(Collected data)
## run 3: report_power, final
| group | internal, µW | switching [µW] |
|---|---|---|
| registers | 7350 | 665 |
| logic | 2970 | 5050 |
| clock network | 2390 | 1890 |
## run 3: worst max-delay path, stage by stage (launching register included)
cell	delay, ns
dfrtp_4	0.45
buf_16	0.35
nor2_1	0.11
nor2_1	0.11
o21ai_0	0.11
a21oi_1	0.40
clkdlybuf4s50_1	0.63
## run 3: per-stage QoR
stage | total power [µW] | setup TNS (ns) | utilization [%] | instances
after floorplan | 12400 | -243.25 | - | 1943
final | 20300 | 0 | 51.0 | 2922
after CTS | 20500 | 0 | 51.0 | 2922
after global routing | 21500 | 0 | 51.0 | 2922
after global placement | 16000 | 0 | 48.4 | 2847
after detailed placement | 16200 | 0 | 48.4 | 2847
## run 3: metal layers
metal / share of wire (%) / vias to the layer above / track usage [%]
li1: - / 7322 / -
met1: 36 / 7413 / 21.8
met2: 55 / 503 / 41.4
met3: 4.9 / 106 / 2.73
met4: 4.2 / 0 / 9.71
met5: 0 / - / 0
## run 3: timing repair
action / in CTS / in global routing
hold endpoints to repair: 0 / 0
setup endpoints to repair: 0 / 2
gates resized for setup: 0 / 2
--- config.mk ---
export PLATFORM = sky130hd
export DESIGN_NAME = serial_subtractor_ctrl
export DESIGN_NICKNAME = d
export VERILOG_FILES = /design/src/rtl/serial_subtractor_ctrl.sv
export SDC_FILE = /design/constraint.sdc
export NUM_CORES = 1
export LEC_CHECK = 0
export ABC_AREA = 1
export CORE_ASPECT_RATIO = 0.9
export CORE_MARGIN = 8
export CORE_UTILIZATION = 54
export CTS_CLUSTER_SIZE = 20
export DETAILED_ROUTE_END_ITERATION = 16
export GPL_TIMING_DRIVEN = 0
export PLACE_DENSITY = 0.84
export SETUP_SLACK_MARGIN = 0.02
export SKIP_CTS_REPAIR_TIMING = 1
export SYNTH_ARGS = -nofsm -noshare
export SYNTH_HDL_FRONTEND = slang
export SYNTH_SLANG_ARGS = --single-unit
--- constraint.sdc ---
create_clock -name clock -period 4.6 [get_ports clock]
set_clock_uncertainty 0.2 [all_clocks]
set_input_delay 0.92 -clock clock [delete_from_list [all_inputs] [get_ports clock]]
set_output_delay 0.92 -clock clock [all_outputs]
set_load 0.005 [all_outputs]
**src/rtl/lbp_pkg.sv**
```systemverilog
// Shared constants for the LBP pipeline: code width, default pixel width and
// the neighbour-to-code-bit mapping (clockwise from top-left).
package lbp_pkg;

    localparam int unsigned CODE_W = 8;
    localparam int unsigned PIX_W  = 8;

    localparam int unsigned BIT_TL = 0;
    localparam int unsigned BIT_T  = 1;
    localparam int unsigned BIT_TR = 2;
    localparam int unsigned BIT_R  = 3;
    localparam int unsigned BIT_BR = 4;
    localparam int unsigned BIT_B  = 5;
    localparam int unsigned BIT_BL = 6;
    localparam int unsigned BIT_L  = 7;

endpackage

```
**src/rtl/lbp_code_gen_compare8.sv**
```systemverilog
// Combinational LBP comparator: bit i set when neighbour i >= centre (unsigned).
module lbp_compare8 import lbp_pkg::*; #(
    parameter int unsigned WIDTH = PIX_W
) (
    input  logic [WIDTH-1:0]             centre,
    input  logic [CODE_W-1:0][WIDTH-1:0] nbr,
    output logic [CODE_W-1:0]            code_c
);

    always_comb begin
        code_c = '0;
        for (int i = 0; i < int'(CODE_W); i++) begin
            code_c[i] = (nbr[i] >= centre);
        end
    end

endmodule

```
**src/rtl/lbp_code_gen.sv**
```systemverilog
// 3x3 window assembly, raster tracking and two-stage LBP code generation for
// interior pixels; border pixels produce no code.
module lbp_code_gen import lbp_pkg::*; #(
    parameter int unsigned WIDTH = PIX_W,
    parameter int unsigned IMG_W = 640,
    parameter int unsigned IMG_H = 480
) (
    input  logic              clk,
    input  logic              rst,
    input  logic              ce,
    input  logic              sof,
    input  logic [WIDTH-1:0]  row_top,
    input  logic [WIDTH-1:0]  row_mid,
    input  logic [WIDTH-1:0]  row_bot,
    output logic [CODE_W-1:0] code,
    output logic              code_valid,
    output logic              eof_out
);

    localparam int unsigned XW = $clog2(IMG_W);
    localparam int unsigned YW = $clog2(IMG_H);

    logic [XW-1:0] x_q, cur_x_c, nxt_x_c;
    logic [YW-1:0] y_q, cur_y_c, nxt_y_c;
    logic          qual_c, last_c;
    logic          qual_q, last_q;

    logic [WIDTH-1:0]             win [3][3];
    logic [CODE_W-1:0][WIDTH-1:0] nbr_c;
    logic [CODE_W-1:0]            cmp_code_c;

    // Position of the pixel on the taps; sof forces (0,0) regardless of counters.
    always_comb begin
        cur_x_c = sof ? '0 : x_q;
        cur_y_c = sof ? '0 : y_q;
        nxt_x_c = cur_x_c + XW'(1);
        nxt_y_c = cur_y_c;
        if (cur_x_c == XW'(IMG_W - 1)) begin
            nxt_x_c = '0;
            nxt_y_c = (cur_y_c == YW'(IMG_H - 1)) ? '0 : cur_y_c + YW'(1);
        end
        qual_c = (cur_x_c >= XW'(2)) && (cur_y_c >= YW'(2));
        last_c = (cur_x_c == XW'(IMG_W - 1)) && (cur_y_c == YW'(IMG_H - 1));
    end

    // Stage 1: counters, window shift and qualify flags; flags drop on idle cycles.
    always_ff @(posedge clk or negedge rst) begin
        if (!rst) begin
            x_q    <= '0;
            y_q    <= '0;
            qual_q <= 1'b0;
            last_q <= 1'b0;
            for (int r = 0; r < 3; r++) begin
                for (int c = 0; c < 3; c++) begin
                    win[r][c] <= '0;
                end
            end
        end else begin
            qual_q <= ce && qual_c;
            last_q <= ce && last_c;
            if (ce) begin
                x_q <= nxt_x_c;
                y_q <= nxt_y_c;
                for (int r = 0; r < 3; r++) begin
                    win[r][0] <= win[r][1];
                    win[r][1] <= win[r][2];
                end
                win[0][2] <= row_top;
                win[1][2] <= row_mid;
                win[2][2] <= row_bot;
            end
        end
    end

    always_comb begin
        nbr_c         = '0;
        nbr_c[BIT_TL] = win[0][0];
        nbr_c[BIT_T]  = win[0][1];
        nbr_c[BIT_TR] = win[0][2];
        nbr_c[BIT_R]  = win[1][2];
        nbr_c[BIT_BR] = win[2][2];
        nbr_c[BIT_B]  = win[2][1];
        nbr_c[BIT_BL] = win[2][0];
        nbr_c[BIT_L]  = win[1][0];
    end

    lbp_compare8 #(.WIDTH(WIDTH)) u_cmp (
        .centre (win[1][1]),
        .nbr    (nbr_c),
        .code_c (cmp_code_c)
    );

    // Stage 2: runs every clk so in-flight codes drain even while ce is low.
    always_ff @(posedge clk or negedge rst) begin
        if (!rst) begin
            code       <= '0;
            code_valid <= 1'b0;
            eof_out    <= 1'b0;
        end else begin
            if (qual_q) begin
                code <= cmp_code_c;
            end
            code_valid <= qual_q;
            eof_out    <= qual_q && last_q;
        end
    end

endmodule

```
**config.mk**
```make
export PLATFORM = sky130hd
export DESIGN_NAME = lbp_code_gen
export DESIGN_NICKNAME = d
export VERILOG_FILES = /design/src/rtl/lbp_pkg.sv /design/src/rtl/lbp_code_gen_compare8.sv /design/src/rtl/lbp_code_gen.sv
export SDC_FILE = /design/constraint.sdc
export NUM_CORES = 1
export LEC_CHECK = 0
export ABC_AREA = 0
export BUFFER_PORTS_ARGS = -buffer_cell sky130_fd_sc_hd__buf_2
export CORE_MARGIN = 1
export CORE_UTILIZATION = 25
export DETAILED_ROUTE_END_ITERATION = 10
export PLACE_DENSITY = 0.51
export SETUP_SLACK_MARGIN = 0.2
export SLEW_MARGIN = 20
export SYNTH_ARGS = -nofsm -noshare
export SYNTH_HDL_FRONTEND = slang
export SYNTH_SLANG_ARGS = --single-unit
```
**constraint.sdc**
```tcl
create_clock -name clk -period 2.6 [get_ports clk]
set_clock_uncertainty 0.15 [all_clocks]
set_input_delay 0.39 -clock clk [delete_from_list [all_inputs] [get_ports clk]]
set_output_delay 0.39 -clock clk [all_outputs]
set_load 0.02 [all_outputs]
```
[Word level (Yosys, flattened, before mapping)]
Cells that the tools add are included.
Operators by class
  reduce and logical (&&, ||, !) cells: 5
  add/sub/neg operators: 2
  order comparisons: 10
  eq/ne operators: 2
  mux-type cells: 5
Operator list (count)
  >= comparator 8 bit: 8
  two-way mux 9 bit: 3
  two-way mux 10 bit: 2
  adder 10 x 1 -> 10 bit (second input constant): 1
  equality test 10 bit (second input constant): 1
  >= comparator 10 x 2 -> 1 bit (second input constant): 1
  adder 9 x 1 -> 9 bit (second input constant): 1
  equality test 9 bit (second input constant): 1
  >= comparator 9 x 2 -> 1 bit (second input constant): 1
  logical AND 1 bit: 5
Storage, ports and cells
  logic and storage cells: 40
  output and inout bits: 10
  register bits: 103

[Longest topological paths before layout]
Gate-level depths: netlist of the first run.
  depth in word-level cells: 4
  depth in mapped cells: 12
  depth with buffers taken out: 8

[Modules after synthesis]
A second synthesis of the first run with hierarchy kept.
Second synthesis, totals
  cell total of the unflattened synthesis: 475
  area total of the unflattened synthesis: 5743.0 µm²
By module, submodules not included
  lbp_code_gen: times used 1, area an instance 4346.7 µm², seq. area each 2577.5 µm², cells an instance 324
  lbp_compare8: times used 1, area an instance 1396.3 µm², seq. area each 0.0 µm², cells an instance 151

[Worst setup path before layout of the first run]
No wires, ideal clock.
  path kind: in2reg
  from: input sof
  to: register x_q[3]
  arrival time: 2.257 ns
  required time: 2.360 ns
  slack: 0.103 ns
  library setup time: 0.090 ns
  stages on the path: 10
  path through: buf_6 clkbuf_1 nor2_1 ha_1 and4b_1 clkbuf_1 and3_1 buf_2 or4_1 o221ai_1
Between the ends
  longest elaborated chain between the ends: 3
  elaborated cells between the ends (all ways): 4
  classes of those cells: 1 x add/sub; 1 x eq/ne; 2 x mux
Ends and longest elaborated chain
  start, declared: line lbp_code_gen.sv:11  | input logic sof,
  two-way mux 10 bit (*): line lbp_code_gen.sv:34  | cur_x_c = sof ? '0 : x_q;
  adder 10 x 1 -> 10 bit / equality test 10 bit (equally long branches): line lbp_code_gen.sv:36, lbp_code_gen.sv:38
  two-way mux 10 bit (*): line lbp_code_gen.sv:38  | if (cur_x_c == XW'(IMG_W - 1)) begin
  end signal, assigned: line lbp_code_gen.sv:62  | x_q <= nxt_x_c;
  end, declared: line lbp_code_gen.sv:23  | logic [XW-1:0] x_q, cur_x_c, nxt_x_c;
Mark *: on every way between the ends. The rest lies on a longest branch, timed or not.
A chain may end at the register's enable or synchronous reset.

[Final worst setup path of the first run]
  from: register y_q[1]
  to: register y_q[3]
Between the ends
  longest elaborated chain between the ends: 4
  elaborated cells between the ends (all ways): 5
  classes of those cells: 1 x add/sub; 1 x eq/ne; 3 x mux
Ends and longest elaborated chain
  start, declared: line lbp_code_gen.sv:24  | logic [YW-1:0] y_q, cur_y_c, nxt_y_c;
  start signal, assigned: line lbp_code_gen.sv:63  | y_q <= nxt_y_c;
  two-way mux 9 bit (*): line lbp_code_gen.sv:35  | cur_y_c = sof ? '0 : y_q;
  adder 9 x 1 -> 9 bit / equality test 9 bit (equally long branches): line lbp_code_gen.sv:40  | nxt_y_c = (cur_y_c == YW'(IMG_H - 1)) ? '0 : cur_y_c + YW'(1);
  two-way mux 9 bit (*): line lbp_code_gen.sv:40
  two-way mux 9 bit (*): line lbp_code_gen.sv:38
Marked as above.

==> results.md, run 1 <==
- Outcome: finished with violations
- Violated checks: design-rule violations
- Initial DRT Pass Iterations: 7
- Syn Inst Count: 510
- Layout area overhead: 16.1%
- Seq. cell area: 2580 um2
- Worst slew margin: 0.506
- Placer Congestion: 0.816
- Synth unique cells: 45
- Post-synth ARST share: 1.00
- Total global-route track usage: 0.113
- DP Area: 6210 um2
- Yosys warnings: 0
- Pwr per Cell Area: 697 nW/um2
- Share of layout cells above drive strength 1: 0.130
- Max VDD drop: 0.000335 V
- Multiplexer area fraction after synthesis: 0.121
- Endpoints failing setup: 0
- Synth top area cells: dfrtp_1 (46%), ha_1 (15%), mux2_1 (11%)
- Final hold slack: 96.1 ps
- Top cells by count, synth: dfrtp_1 (103), ha_1 (68), mux2_1 (57)
- Layout Nets: 643
- Antenna viol nets, final: 0
- Yosys top cell by area: dfrtp_1
- Adder-Cell Fraction of Synth Area: 0.151
- HPWL after DPL: 8680 um
- Leak: 0.00300 uW
- Mapped Area: 5650 um2
- Largest net degree at the start of global routing: 59
- Max-cap viol count: 0
- Die ar.: 23,200 um2
- Arr. time, crit path: 2350 ps
- Synth top area share: 0.456
- Syn Nets: 606
- Synthesized area per cell: 11.1 um2
- Synth Area in Compound Gates: 0.0941
- GRT Residual Overflow: 0
- Worst-Margin Slew: 742 ps
- Initial antenna violation count: 0
- I/O pin count: 38
- CTS tree: done
- Sequential area share after synthesis: 0.456
- Fin Setup TNS: 0 ps
- Post-CTS Setup Repair Bufs: 0
- Max stage delay on crit path: 550 ps
- CTS sink count: 103
- Critical path class: register to register
- Hold Crit Class: primary input to register
- Final hold viol count: 0
- Clock transition at path regs: 70 ps
- Vias per cell: 4.76
- Finished Cell Area: 6560 um2
- Count of pins over their slew limit: 0
- Core area: 22,000 um2
- FP Rows: 54
- H-tree Lvls: 3
- Startpoint Class: register
- Tcrit/Tclk final: 0.868
- Total CTS buffers: 9
- Count of state elements after synthesis: 103
- Post-synth EDFFs: 0
- Crit path time final: 2260 ps
- # fillers: 2,286
- Vias in the first global route: 4,203
- Final wirelength: 12,000 um
- Worst-path cell chain: nor2b_1, ha_1, nand4_1, or4b_4, a21oi_1, o21ai_1, a21o_1
- Largest family of logic cells by synthesized area: adder cells
- RSZ-0062 raised after global routing: no
- Drt wl/cell: 14.5 um
- Root buffer cell: clkbuf_16
- # diodes: 0
- Crit path required time: 2690 ps
- First-pass GRT wire length: 21,100 um
- Setup crit end kind: register
- Number of I/O port buffers: 37
- Count leader, synth: dfrtp_1
- Post-Synth Simple-Gate Area: 0.144
- Critical path's slowest cell: or4b_4
- Die height: 152 um
- Crit path max fanout: 6
- Initial Util: 0.257
- Number of DRC markers in iteration 0: 132
- Achievable Freq: 0.443 GHz
- Die X: 152 um
- DRC viols: 4
- CTS max path bufs: 2
- Synth Area in XOR/XNOR: 0
- Vias: 3,960
- Footprint of the multi-input gates: 2900 um2
- Clock Latency Late Sink: 350 ps
- Top_reg_cell synth: dfrtp_1
[what timing repair did]
item                                   CTS  global route
endpoints found under the hold margin   64             0
hold buffers                             1             0
setup endpoints to repair                0             6
resized for setup                        0             3
[critical path: cells and delay by family (launching register included)]
family,cells,cell delay (ps)
AND/OR/NAND/NOR,3,890
adder cells (fa/ha/maj),1,270
flip-flops,1,410
AO/OA/AOI/OAI,3,430
[path summary, 6_finish.rpt]
check | startpoint | endpoint | slack, ps | cells after the start
worst min-delay path | row_top[1] | nbr_c[17] | 100 | 2
worst min register to register | last_q | eof_out | 310 | 1
worst max register to register | y_q[1] | y_q[3] | 340 | 7
min in group asynchronous | rst | y_q[3] | 250 | 2
max in group asynchronous | rst | nbr_c[40] | 1320 | 3
worst max-delay path | y_q[1] | y_q[3] | 340 | 7
[where the power goes]
part           switching (uW)  internal (uW)  leakage [uW]
Sequential                189           1850       0.00126
Combinational             570            462       0.00157
Clock                     608            901      0.000163
Total                    1370           3210       0.00300
[metal layers]
layer,track usage,vias to the layer above,part of all wire
li1,-,1924,-
met1,0.133,1961,0.43
met2,0.198,63,0.52
met3,0.0310,12,0.040
met4,0.0350,0,0.013
met5,0,-,0
[through the flow]
step	util	worst slack [ps]	cells	total power, uW
2_1_floorplan	-	202	510	2730
4_1_cts	0.298	354	832	4670
5_1_grt	0.298	221	832	4900
3_5_place_dp	0.282	125	815	3120
3_3_place_gp	0.282	179	815	3070
6_report	0.298	344	832	4580
[cells in the final DEF, fill, tap and decap left out, types with 5 or more instances in the layout]
cell and count:
o22ai_1 13, nand2b_1 11, dfrtp_1 103, nand3_1 12, buf_2 35, inv_1 23
nand4b_1 8, and4_1 8, nand2_1 39, a21oi_1 23, clkbuf_16 9, nor2_1 14
ha_1 67, nand4_1 11, o21ai_1 26, o21ai_0 10, buf_4 9, mux2_1 57
nor3_1 5, nor2b_1 10, a21o_1 11
[registers in the layout (all words and copies together), names as in the netlist]
signal and flops:
x_q 10, qual_q 1, win 8, code_valid 1, code 8, nbr_c 64
y_q 9, eof_out 1, last_q 1
[area by class of cell]
cell class	instances	area share
well taps	280	0.0534
clock buffers	12	0.0391
multi-input cells	361	0.442
inverters	24	0.0137
flip-flops and latches	103	0.393
repair buffers	48	0.0477
clock inverters	4	0.0118
[logic make-up (layout without fill, tap and decap cells)]
| group | Yosys count | in the layout |
|---|---|---|
| buffers and inverters | 46 | 88 |
| adders and majority gates | 68 | 68 |
| and+or+nand+nor | 140 | 140 |
| DFF | 103 | 103 |
| muxes | 61 | 61 |
| AOI/OAI and AO/OA | 92 | 92 |
(Power assumes the default switching activity.)
==> run 2, diff against run 1 <==
--- a/config.mk
+++ b/config.mk
@@ -9,6 +9,7 @@
 export BUFFER_PORTS_ARGS = -buffer_cell sky130_fd_sc_hd__buf_2
 export CORE_MARGIN = 1
 export CORE_UTILIZATION = 25
+export CTS_BUF_LIST = sky130_fd_sc_hd__clkbuf_8 sky130_fd_sc_hd__clkbuf_16
 export DETAILED_ROUTE_END_ITERATION = 10
 export PLACE_DENSITY = 0.51
 export SETUP_SLACK_MARGIN = 0.2
==> results.md, run 2 (synthesis results as in run 1) <==
- Switching share of power: 0.299
- Crit path time final: 2250 ps
- Setup crit end kind: register
- Post-route core utilization: 0.298
- Die height: 152 um
- Final wirelength: 12,000 um
- Arr. time, crit path: 2340 ps
- Achievable Freq: 0.444 GHz
- FP Rows: 54
- Sequential Power Share: 0.445
- Die ar.: 23,200 um2
- Footprint of the multi-input gates: 2900 um2
- Hold Crit Class: primary input to register
- HPWL after DPL: 8680 um
- Startpoint Class: register
- RSZ-0062 raised after global routing: no
- Most frequent cells in the layout: dfrtp_1 (103), ha_1 (67), mux2_1 (57), nand2_1 (39), buf_2 (35)
- Max VDD drop: 0.000335 V
- Layout area overhead: 16.1%
- Initial Util: 0.257
- GRT Residual Overflow: 0
- Final hold slack: 96.1 ps
- Tcrit/Tclk final: 0.866
- Layout Nets: 643
- Pwr per Cell Area: 697 nW/um2
- Total CTS buffers: 9
- Outcome: finished with violations
- Int Pwr: 3210 uW
- Clock share of power: 0.329
- Worst-Margin Slew: 742 ps
- Die X: 152 um
- Final setup margin: 348 ps
- Clock Latency Late Sink: 350 ps
- Leak: 0.00300 uW
- First-pass GRT wire length: 21,100 um
- Vias per cell: 4.75
- CTS max path bufs: 2
- Initial DRT Pass Iterations: 7
- Vias: 3,953
- Number of I/O port buffers: 37
- CTS tree: done
- Final hold viol count: 0
- Drt wl/cell: 14.5 um
- Worst slew margin: 0.506
- # fillers: 2,286
- Core area: 22,000 um2
- Commonest non-fill, non-tap cell in the layout: dfrtp_1
- H-tree Lvls: 3
- Endpoints failing setup: 0
- Psw: 1370 uW
- Initial antenna violation count: 0
- Seq. cell area: 2580 um2
- Max-cap viol count: 0
- DRC viols: 4
- Clock transition at path regs: 70 ps
- Violated checks: design-rule violations
- Logic pwr share: 0.226
- Share of layout cells above drive strength 1: 0.130
- Crit path required time: 2690 ps
- Finished Cell Area: 6560 um2
- Critical path class: register to register
- Post-CTS Setup Repair Bufs: 0
- Vias in the first global route: 4,203
- Flip-flop count of the largest register after layout: 64
- Count of pins over their slew limit: 0
- Number of DRC markers in iteration 0: 132
- CTS sink count: 103
- Largest net degree at the start of global routing: 59
- Placer Congestion: 0.816
- Antenna viol nets, final: 0
- Dpl ws: 125 ps
- Root buffer cell: clkbuf_16
- Fin Setup TNS: 0 ps
- DP Area: 6210 um2
- I/O pin count: 38
- # diodes: 0
- Total global-route track usage: 0.113
- Crit path max fanout: 6
[run 2: cell count changes in the layout (fill, tap and decap cells not counted), sizes merged]
cell,previous run,this run
clkbuf,12,11
inv,24,25
[run 2: path summary, 6_finish.rpt]
kind	startpoint	to	slack, ps	cells past startpoint
max in group asynchronous	rst	nbr_c[40]	1320	3
max reg2reg	y_q[1]	y_q[3]	350	7
min	row_top[1]	nbr_c[17]	100	2
min in group asynchronous	rst	y_q[3]	250	2
min reg2reg	last_q	eof_out	310	1
max	y_q[1]	y_q[3]	350	7
[run 2: routing by layer]
metal	vias to the layer above	global-route usage	part of all wire
met5	-	0	0
met4	0	0.0350	0.013
met3	12	0.0310	0.039
met2	61	0.198	0.52
met1	1956	0.133	0.43
li1	1924	-	-
[run 2: layout make-up]
class / instances / share of cell area
Inverter: 24 / 0.0137
Sequential cell: 103 / 0.393
Tap cell: 280 / 0.0534
Timing Repair Buffer: 48 / 0.0477
Clock inverter: 5 / 0.0124
Multi-Input combinational cell: 361 / 0.442
Clock buffer: 11 / 0.0385
[run 2: critical path, cell delays in order, from the launching register on]
cell,delay [ps]
dfrtp_1,410
nor2b_1,210
ha_1,270
nand4_1,130
or4b_4,550
a21oi_1,150
o21ai_1,70
a21o_1,210
[run 2: power groups by stage]
stage / clock network [uW] / logic (uW) / registers [uW]
2_1_floorplan: 0 / 645 / 2080
3_3_place_gp: 0 / 1010 / 2060
3_5_place_dp: 0 / 1050 / 2070
4_1_cts: 1570 / 1060 / 2040
5_1_grt: 1620 / 1200 / 2080
6_report: 1510 / 1030 / 2040
[run 2: what timing repair did]
item                                    in CTS  in global routing
hold buffers                                 1                  0
endpoints found under the setup margin       0                  6
endpoints found under the hold margin       64                  0
resized for setup                            0                  3
[run 2: through the flow]
step | total power [uW] | cells
after detailed placement | 3120 | 815
after floorplan | 2730 | 510
final | 4570 | 832
after global routing | 4900 | 832
after CTS | 4670 | 832
after global placement | 3070 | 815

◆ Task description ◆
Search the records line by line for the word "those" and copy every line where it appears.

◆ Written reply ◆
  classes of those cells: 1 x add/sub; 1 x eq/ne; 2 x mux
  classes of those cells: 1 x add/sub; 1 x eq/ne; 3 x mux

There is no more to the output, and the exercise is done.